Thomas Jefferson University
In an NIEHS-funded study, researchers found that exposure to lead affected associative learning and memory in rats. The researchers also observed differences in males and females, and varied effects from exposure during different developmental windows, suggesting a complex interaction between sex, developmental windows of exposure, and effects on memory.
The researchers exposed both male and female rats to three environmentally relevant levels of lead during three developmental periods.
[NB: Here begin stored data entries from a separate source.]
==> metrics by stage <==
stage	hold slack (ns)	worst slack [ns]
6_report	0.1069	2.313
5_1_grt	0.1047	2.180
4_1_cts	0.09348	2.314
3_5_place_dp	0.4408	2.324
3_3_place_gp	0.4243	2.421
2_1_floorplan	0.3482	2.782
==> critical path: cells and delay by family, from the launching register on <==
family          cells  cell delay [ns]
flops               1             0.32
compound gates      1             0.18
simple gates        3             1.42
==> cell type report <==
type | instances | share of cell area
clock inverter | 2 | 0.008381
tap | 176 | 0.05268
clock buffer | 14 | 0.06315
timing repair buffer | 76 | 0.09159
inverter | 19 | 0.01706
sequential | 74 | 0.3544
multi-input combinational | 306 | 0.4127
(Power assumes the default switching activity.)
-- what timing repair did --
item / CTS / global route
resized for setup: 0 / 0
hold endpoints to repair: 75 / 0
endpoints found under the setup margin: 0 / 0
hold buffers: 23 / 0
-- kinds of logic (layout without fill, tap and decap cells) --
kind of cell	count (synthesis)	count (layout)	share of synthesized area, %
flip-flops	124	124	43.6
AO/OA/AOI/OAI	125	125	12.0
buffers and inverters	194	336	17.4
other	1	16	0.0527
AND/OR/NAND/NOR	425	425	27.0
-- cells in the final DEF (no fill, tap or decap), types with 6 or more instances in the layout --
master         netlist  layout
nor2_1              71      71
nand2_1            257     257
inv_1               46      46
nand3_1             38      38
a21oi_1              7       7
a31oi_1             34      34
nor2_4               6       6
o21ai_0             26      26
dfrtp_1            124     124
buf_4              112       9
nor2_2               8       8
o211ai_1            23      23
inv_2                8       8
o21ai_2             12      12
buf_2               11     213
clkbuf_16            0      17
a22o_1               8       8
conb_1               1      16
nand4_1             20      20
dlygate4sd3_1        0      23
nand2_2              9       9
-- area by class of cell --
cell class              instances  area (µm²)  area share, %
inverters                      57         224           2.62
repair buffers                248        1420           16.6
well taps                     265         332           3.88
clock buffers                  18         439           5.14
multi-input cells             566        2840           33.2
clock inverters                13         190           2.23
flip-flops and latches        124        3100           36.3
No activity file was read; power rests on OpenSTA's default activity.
**src/hdl/dmc_pkg.sv**
```systemverilog
// Package for the strobe-level controller of a 64K x 4 dynamic RAM
// Assumes a 200 MHz clock; all device timings are turned into cycle counts here
package dmc_pkg;

    // Clock period in picoseconds
    localparam int CLK_PS = 5000;

    // Device timings in their own units, fastest grade
    localparam int POWERUP_US = 200;
    localparam int IDLE_LIMIT_MS = 4;
    localparam int REFRESH_US_X10 = 156;
    localparam int WAKE_CYCLES = 8;
    localparam int ROW_PULSE_NS = 100;
    localparam int COL_PULSE_NS = 50;
    localparam int ROW_PRECHARGE_NS = 80;
    localparam int ROW_TO_COL_MIN_NS = 20;
    localparam int ROW_TO_COL_MAX_NS = 50;
    localparam int ROW_ACCESS_NS = 100;
    localparam int COL_ACCESS_NS = 50;
    localparam int COL_TO_STORE_NS = 85;
    localparam int ROW_TO_STORE_NS = 135;
    localparam int PAGE_CYCLE_NS = 100;
    localparam int PAGE_COL_PRECHARGE_NS = 40;
    localparam int REFRESH_COL_SETUP_NS = 10;
    localparam int REFRESH_COL_HOLD_NS = 30;
    localparam int COUNTER_TEST_PRE_NS = 20;
    localparam int ENABLE_ACCESS_NS = 25;
    localparam int WRITE_HOLD_NS = 30;

    // Least times round up, longest round down, never below one cycle
    function automatic int min_cyc(input int ns);
        int c;
        c = (ns * 1000 + CLK_PS - 1) / CLK_PS;
        return (c < 1) ? 1 : c;
    endfunction
    function automatic int max_cyc(input int ns);
        int c;
        c = (ns * 1000) / CLK_PS;
        return (c < 1) ? 1 : c;
    endfunction

    // Cycle counts
    localparam int POWERUP_CYC = POWERUP_US * 1000 * 1000 / CLK_PS;
    localparam int IDLE_LIMIT_CYC = IDLE_LIMIT_MS * 1000 * (1000 * 1000 / CLK_PS);
    localparam int REFRESH_CYC = REFRESH_US_X10 * 100 * 1000 / CLK_PS;
    localparam int ROW_PULSE_CYC = min_cyc(ROW_PULSE_NS);
    localparam int COL_PULSE_CYC = min_cyc(COL_PULSE_NS);
    localparam int ROW_PRE_CYC = min_cyc(ROW_PRECHARGE_NS);
    localparam int RCD_CYC = min_cyc(ROW_TO_COL_MIN_NS);
    localparam int RCD_MAX_CYC = max_cyc(ROW_TO_COL_MAX_NS);
    localparam int ROW_ACC_CYC = min_cyc(ROW_ACCESS_NS);
    localparam int COL_ACC_CYC = min_cyc(COL_ACCESS_NS);
    localparam int CWD_CYC = min_cyc(COL_TO_STORE_NS);
    localparam int RWD_CYC = min_cyc(ROW_TO_STORE_NS);
    localparam int PAGE_CYC = min_cyc(PAGE_CYCLE_NS);
    localparam int PAGE_PRE_CYC = min_cyc(PAGE_COL_PRECHARGE_NS);
    localparam int CSR_CYC = min_cyc(REFRESH_COL_SETUP_NS);
    localparam int CHR_CYC = min_cyc(REFRESH_COL_HOLD_NS);
    localparam int CPT_CYC = min_cyc(COUNTER_TEST_PRE_NS);
    localparam int GA_CYC = min_cyc(ENABLE_ACCESS_NS);
    localparam int WH_CYC = min_cyc(WRITE_HOLD_NS);

    // Field widths
    localparam int ADDR_W = 8;
    localparam int DATA_W = 4;
    localparam int CNT_W = 24;

    // Request opcodes
    typedef enum logic [1:0] {
        DMC_OP_READ = 2'h0,
        DMC_OP_WRITE = 2'h1,
        DMC_OP_RMW = 2'h2,
        DMC_OP_TEST = 2'h3
    } dmc_op_t;

    // User request
    typedef struct packed {
        dmc_op_t op;
        logic [ADDR_W-1:0] row;
        logic [ADDR_W-1:0] col;
        logic [DATA_W-1:0] wdata;
        logic page;
    } dmc_req_t;

    // Strobe pins toward the RAM
    typedef struct packed {
        logic row_strobe_n;
        logic col_strobe_n;
        logic write_n;
        logic out_en_n;
        logic [ADDR_W-1:0] multiplexed_address;
    } dmc_pins_t;

endpackage

```
**src/hdl/dmc_sync.sv**
```systemverilog
// Three-flop input synchroniser for a bus of pin inputs
// Assumes inputs arrive from outside the clk domain
`timescale 1ns/1ps
`default_nettype none
module dmc_sync #(
    parameter int W = 4
) (
    // Clock and reset
    input wire logic clk,
    input wire logic rst_n,
    // Raw pins and filtered value
    input wire logic [W-1:0] din,
    output logic [W-1:0] dout
);
    // Three sampling stages
    logic [W-1:0] s1;
    logic [W-1:0] s2;
    logic [W-1:0] s3;

    // Shift chain; first stage read only by the second
    always_ff @(posedge clk) begin
        if (!rst_n) begin
            s1 <= '0;
            s2 <= '0;
            s3 <= '0;
        end else begin
            s1 <= din;
            s2 <= s1;
            s3 <= s2;
        end
    end

    // Per bit, accept a change once stages two and three agree
    genvar i;
    generate
        for (i = 0; i < W; i++) begin : g_bit
            always_ff @(posedge clk) begin
                if (!rst_n) begin
                    dout[i] <= 1'b0;
                end else if (s2[i] == s3[i]) begin
                    dout[i] <= s3[i];
                end
            end
        end
    endgenerate
endmodule
`default_nettype wire

```
**src/hdl/dmc_ctrl.sv**
```systemverilog
// Controller that drives a 64K x 4 dynamic RAM through its strobe pins
// Assumes a 200 MHz clk, synchronous rst_n and a RAM on the pins below
`timescale 1ns/1ps
`default_nettype none
module dmc_ctrl #(
    parameter int POWERUP_CYC = dmc_pkg::POWERUP_CYC,
    parameter int IDLE_LIMIT_CYC = dmc_pkg::IDLE_LIMIT_CYC,
    parameter int REFRESH_CYC = dmc_pkg::REFRESH_CYC
) (
    // Clock and reset
    input wire logic clk,
    input wire logic rst_n,
    // User request
    input wire logic req_valid,
    input wire dmc_pkg::dmc_req_t req,
    output logic req_ready,
    // User answer
    output logic rsp_valid,
    output logic [dmc_pkg::DATA_W-1:0] rsp_data,
    output logic init_done,
    // RAM pins
    output dmc_pkg::dmc_pins_t pins,
    output logic [dmc_pkg::DATA_W-1:0] dq_out,
    output logic dq_oe_n,
    input wire logic [dmc_pkg::DATA_W-1:0] dq_in
);
    ////////////////////////////////////////////////////////////////////////////
    // States
    typedef enum logic [3:0] {
        ST_POWER = 4'h0,
        ST_WAKE = 4'h1,
        ST_IDLE = 4'h2,
        ST_ROW = 4'h3,
        ST_COL = 4'h4,
        ST_STORE = 4'h5,
        ST_COLPRE = 4'h6,
        ST_RPRE = 4'h7,
        ST_RFCOL = 4'h8,
        ST_RFROW = 4'h9,
        ST_TPRE = 4'ha
    } dmc_state_t;

    dmc_state_t state; // Current state
    logic [dmc_pkg::CNT_W-1:0] cnt; // Phase counter
    logic [dmc_pkg::CNT_W-1:0] ras_cnt; // Cycles since row strobe fell
    logic [dmc_pkg::CNT_W-1:0] idle_cnt; // Cycles with no row strobe
    logic [dmc_pkg::CNT_W-1:0] rf_cnt; // Refresh interval timer
    logic [3:0] wake_cnt; // Wake cycles done
    logic rf_due; // Refresh owed
    logic wake_mode; // Cycle is a wake cycle
    logic [dmc_pkg::DATA_W-1:0] dq_s; // Synchronised data pins
    dmc_pkg::dmc_req_t cur; // Request in service

    // Data pins pass the synchroniser
    dmc_sync #(.W(dmc_pkg::DATA_W)) u_sync (
        .clk(clk),
        .rst_n(rst_n),
        .din(dq_in),
        .dout(dq_s)
    );

    // Constant width helper
    function automatic logic [dmc_pkg::CNT_W-1:0] c(input int v);
        return dmc_pkg::CNT_W'(v);
    endfunction

    ////////////////////////////////////////////////////////////////////////////
    // Refresh timer: owe one row every interval
    always_ff @(posedge clk) begin
        if (!rst_n) begin
            rf_cnt <= '0;
            rf_due <= 1'b0;
        end else begin
            if (rf_cnt >= c(REFRESH_CYC - 1)) begin
                rf_cnt <= '0;
                rf_due <= 1'b1;
            end else begin
                rf_cnt <= rf_cnt + 1'b1;
                if (state == ST_RFROW && cnt == '0) begin
                    rf_due <= 1'b0;
                end
            end
        end
    end

    // Idle watch: row strobe silence too long forces wake cycles
    always_ff @(posedge clk) begin
        if (!rst_n) begin
            idle_cnt <= '0;
        end else if (!pins.row_strobe_n) begin
            idle_cnt <= '0;
        end else if (idle_cnt != c(IDLE_LIMIT_CYC)) begin
            idle_cnt <= idle_cnt + 1'b1;
        end
    end

    // Row-active time counter
    always_ff @(posedge clk) begin
        if (!rst_n) begin
            ras_cnt <= '0;
        end else if (pins.row_strobe_n) begin
            ras_cnt <= '0;
        end else begin
            ras_cnt <= ras_cnt + 1'b1;
        end
    end

    ////////////////////////////////////////////////////////////////////////////
    // Main sequencer; one timing set for all cycles
    always_ff @(posedge clk) begin
        if (!rst_n) begin
            state <= ST_POWER;
            cnt <= '0;
            wake_cnt <= '0;
            wake_mode <= 1'b0;
            init_done <= 1'b0;
            req_ready <= 1'b0;
            rsp_valid <= 1'b0;
            rsp_data <= '0;
            cur <= '0;
            pins <= '{1'b1, 1'b1, 1'b1, 1'b1, 8'h00};
            dq_out <= '0;
            dq_oe_n <= 1'b1;
        end else begin
            rsp_valid <= 1'b0;
            req_ready <= 1'b0;
            cnt <= cnt + 1'b1;
            unique case (state)
                ST_POWER: begin
                    if (cnt >= c(POWERUP_CYC - 1)) begin
                        state <= ST_WAKE;
                        cnt <= '0;
                        wake_cnt <= '0;
                    end
                end
                ST_WAKE: begin
                    // Row-only wake cycle, row strobe low for a full pulse
                    wake_mode <= 1'b1;
                    pins.row_strobe_n <= 1'b0;
                    state <= ST_ROW;
                    cnt <= '0;
                end
                ST_IDLE: begin
                    if (idle_cnt == c(IDLE_LIMIT_CYC)) begin
                        init_done <= 1'b0;
                        wake_cnt <= '0;
                        state <= ST_WAKE;
                    end else if (rf_due) begin
                        // Column strobe first, counter picks the row
                        pins.col_strobe_n <= 1'b0;
                        cur.op <= dmc_pkg::DMC_OP_READ; // Plain refresh, never a test
                        state <= ST_RFCOL;
                        cnt <= '0;
                    end else if (req_valid) begin
                        req_ready <= 1'b1;
                        cur <= req;
                        pins.multiplexed_address <= req.row;
                        if (req.op == dmc_pkg::DMC_OP_TEST) begin
                            pins.col_strobe_n <= 1'b0;
                            state <= ST_RFCOL;
                        end else begin
                            pins.row_strobe_n <= 1'b0;
                            state <= ST_ROW;
                        end
                        cnt <= '0;
                    end
                end
                ST_RFCOL: begin
                    // Column low ahead of the row strobe
                    if (cnt >= c(dmc_pkg::CSR_CYC - 1)) begin
                        pins.row_strobe_n <= 1'b0;
                        cnt <= '0;
                        state <= ST_RFROW;
                    end
                end
                ST_RFROW: begin
                    // Release column after hold; a test reopens it, a refresh ends
                    if (cnt >= c(dmc_pkg::CHR_CYC - 1)) begin
                        pins.col_strobe_n <= 1'b1;
                    end
                    if (cur.op == dmc_pkg::DMC_OP_TEST
                            && cnt >= c(dmc_pkg::CHR_CYC - 1)) begin
                        state <= ST_TPRE;
                        cnt <= '0;
                    end else if (cnt >= c(dmc_pkg::ROW_PULSE_CYC - 1)) begin
                        pins.row_strobe_n <= 1'b1;
                        state <= ST_RPRE;
                        cnt <= '0;
                    end
                end
                ST_TPRE: begin
                    // Counter test: column high, then low again with the column
                    if (cnt >= c(dmc_pkg::CPT_CYC - 1)) begin
                        pins.col_strobe_n <= 1'b0;
                        pins.multiplexed_address <= cur.col;
                        pins.write_n <= 1'b1;
                        pins.out_en_n <= 1'b0;
                        state <= ST_COL;
                        cnt <= '0;
                    end
                end
                ST_ROW: begin
                    if (wake_mode) begin
                        if (cnt >= c(dmc_pkg::ROW_PULSE_CYC - 1)) begin
                            pins.row_strobe_n <= 1'b1;
                            state <= ST_RPRE;
                            cnt <= '0;
                        end
                    end else if (cnt >= c(dmc_pkg::RCD_CYC - 1)) begin
                        // Column strobe inside the multiplex window
                        pins.multiplexed_address <= cur.col;
                        pins.col_strobe_n <= 1'b0;
                        pins.write_n <= (cur.op != dmc_pkg::DMC_OP_WRITE);
                        pins.out_en_n <= (cur.op == dmc_pkg::DMC_OP_WRITE);
                        if (cur.op == dmc_pkg::DMC_OP_WRITE) begin
                            dq_out <= cur.wdata;
                            dq_oe_n <= 1'b0;
                        end
                        state <= ST_COL;
                        cnt <= '0;
                    end
                end
                ST_COL: begin
                    // Wait the column access plus the pin synchroniser
                    if (cur.op == dmc_pkg::DMC_OP_RMW
                            && cnt >= c(dmc_pkg::CWD_CYC - 1)
                            && ras_cnt >= c(dmc_pkg::RWD_CYC - 1)) begin
                        rsp_data <= dq_s;
                        pins.out_en_n <= 1'b1;
                        dq_out <= cur.wdata;
                        state <= ST_STORE;
                        cnt <= '0;
                    end else if (cur.op != dmc_pkg::DMC_OP_RMW
                            && cnt >= c(dmc_pkg::COL_PULSE_CYC + 4)
                            && ras_cnt >= c(dmc_pkg::ROW_ACC_CYC + 4)) begin
                        rsp_data <= dq_s;
                        rsp_valid <= 1'b1;
                        pins.col_strobe_n <= 1'b1;
                        pins.out_en_n <= 1'b1;
                        pins.write_n <= 1'b1;
                        dq_oe_n <= 1'b1;
                        state <= ST_COLPRE;
                        cnt <= '0;
                    end
                end
                ST_STORE: begin
                    // Late write after output turned off
                    if (cnt == c(dmc_pkg::GA_CYC)) begin
                        dq_oe_n <= 1'b0;
                        pins.write_n <= 1'b0;
                    end
                    if (cnt >= c(dmc_pkg::GA_CYC + dmc_pkg::WH_CYC)) begin
                        rsp_valid <= 1'b1;
                        pins.col_strobe_n <= 1'b1;
                        pins.write_n <= 1'b1;
                        dq_oe_n <= 1'b1;
                        state <= ST_COLPRE;
                        cnt <= '0;
                    end
                end
                ST_COLPRE: begin
                    // Page mode keeps row low and recycles column
                    if (cnt >= c(dmc_pkg::PAGE_PRE_CYC - 1)
                            && ras_cnt >= c(dmc_pkg::ROW_PULSE_CYC)) begin
                        if (cur.page && req_valid && !rf_due && req.page
                                && req.row == cur.row
                                && req.op != dmc_pkg::DMC_OP_TEST) begin
                            req_ready <= 1'b1;
                            cur <= req;
                            pins.multiplexed_address <= req.col;
                            pins.col_strobe_n <= 1'b0;
                            pins.write_n <= (req.op != dmc_pkg::DMC_OP_WRITE);
                            pins.out_en_n <= (req.op == dmc_pkg::DMC_OP_WRITE);
                            dq_out <= req.wdata;
                            dq_oe_n <= (req.op != dmc_pkg::DMC_OP_WRITE);
                            state <= ST_COL;
                        end else begin
                            pins.row_strobe_n <= 1'b1;
                            state <= ST_RPRE;
                        end
                        cnt <= '0;
                    end
                end
                ST_RPRE: begin
                    // Row precharge before the next row strobe
                    if (cnt >= c(dmc_pkg::ROW_PRE_CYC - 1)) begin
                        cnt <= '0;
                        if (wake_mode && wake_cnt < 4'(dmc_pkg::WAKE_CYCLES - 1)) begin
                            wake_cnt <= wake_cnt + 1'b1;
                            state <= ST_WAKE;
                        end else begin
                            if (wake_mode) begin
                                init_done <= 1'b1;
                            end
                            wake_mode <= 1'b0;
                            state <= ST_IDLE;
                        end
                    end
                end
                default: begin
                    state <= ST_IDLE;
                end
            endcase
        end
    end

    ////////////////////////////////////////////////////////////////////////////
    // Checks
    power_wait_a: assert property (@(posedge clk) disable iff (!rst_n)
        (state == ST_POWER) |-> pins.row_strobe_n)
        else $error("row strobe during power pause");
    col_window_a: assert property (@(posedge clk) disable iff (!rst_n)
        ($fell(pins.col_strobe_n) && !pins.row_strobe_n && state == ST_COL
            && $past(state) == ST_ROW) |-> ras_cnt <= c(dmc_pkg::RCD_MAX_CYC))
        else $error("column strobe past window");
    row_pulse_a: assert property (@(posedge clk) disable iff (!rst_n)
        $fell(pins.row_strobe_n) |-> !pins.row_strobe_n [*8])
        else $error("row pulse too short");
    row_precharge_a: assert property (@(posedge clk) disable iff (!rst_n)
        $rose(pins.row_strobe_n) |-> pins.row_strobe_n [*8])
        else $error("row precharge too short");
    read_write_high_a: assert property (@(posedge clk) disable iff (!rst_n)
        ($fell(pins.col_strobe_n) && cur.op == dmc_pkg::DMC_OP_READ) |-> pins.write_n)
        else $error("write low in read");
    page_pre_a: assert property (@(posedge clk) disable iff (!rst_n)
        ($rose(pins.col_strobe_n) && !pins.row_strobe_n && state != ST_TPRE)
            |-> pins.col_strobe_n [*8])
        else $error("page precharge too short");
    counter_pre_a: assert property (@(posedge clk) disable iff (!rst_n)
        ($rose(pins.col_strobe_n) && state == ST_TPRE) |-> pins.col_strobe_n [*4])
        else $error("counter test column precharge short");
    refresh_hold_a: assert property (@(posedge clk) disable iff (!rst_n)
        ($fell(pins.row_strobe_n) && !pins.col_strobe_n) |-> !pins.col_strobe_n [*6])
        else $error("refresh column hold short");
    refresh_due_a: assert property (@(posedge clk) disable iff (!rst_n)
        $rose(rf_due) && state == ST_IDLE |-> ##1 (state == ST_RFCOL))
        else $error("refresh not started");
    early_write_a: assert property (@(posedge clk) disable iff (!rst_n)
        ($fell(pins.col_strobe_n) && cur.op == dmc_pkg::DMC_OP_WRITE) |-> !pins.write_n)
        else $error("write late in early write");
    wake_cover: cover property (@(posedge clk) $rose(init_done));
    page_cover: cover property (@(posedge clk)
        $fell(pins.col_strobe_n) && $past(state) == ST_COLPRE);
    refresh_cover: cover property (@(posedge clk) state == ST_RFROW);
    rmw_cover: cover property (@(posedge clk) state == ST_STORE);
endmodule
`default_nettype wire

```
They categorized overlapping developmental periods as perinatal, or gestation to postnatal day 21; early postnatal, or postnatal days 1-21; and late postnatal, or postnatal days 1-55. They then used a test that required coordination of the medial prefrontal cortex and hippocampal brain regions to assess the effects of lead on learning and memory.
In female rats, researchers saw significantly impaired memory recall with early and late postnatal exposure to lead but not with perinatal exposure. In contrast, male rats only had significant recall deficits with exposure during the perinatal period.
This work highlights the complex interactions between lead exposure and other factors on development. In addition to adversely affecting the formation and recall of memories, damage to the prefrontal cortex and hippocampus may also underlie emotional and behavioral dysregulation frequently seen in children exposed to lead.
Citation: Anderson DW, Mettil W, Schneider JS. 2016. Effects of low level lead exposure on associative learning and memory in the rat: influences of sex and developmental timing of exposure. Toxicol Lett 246:57-64.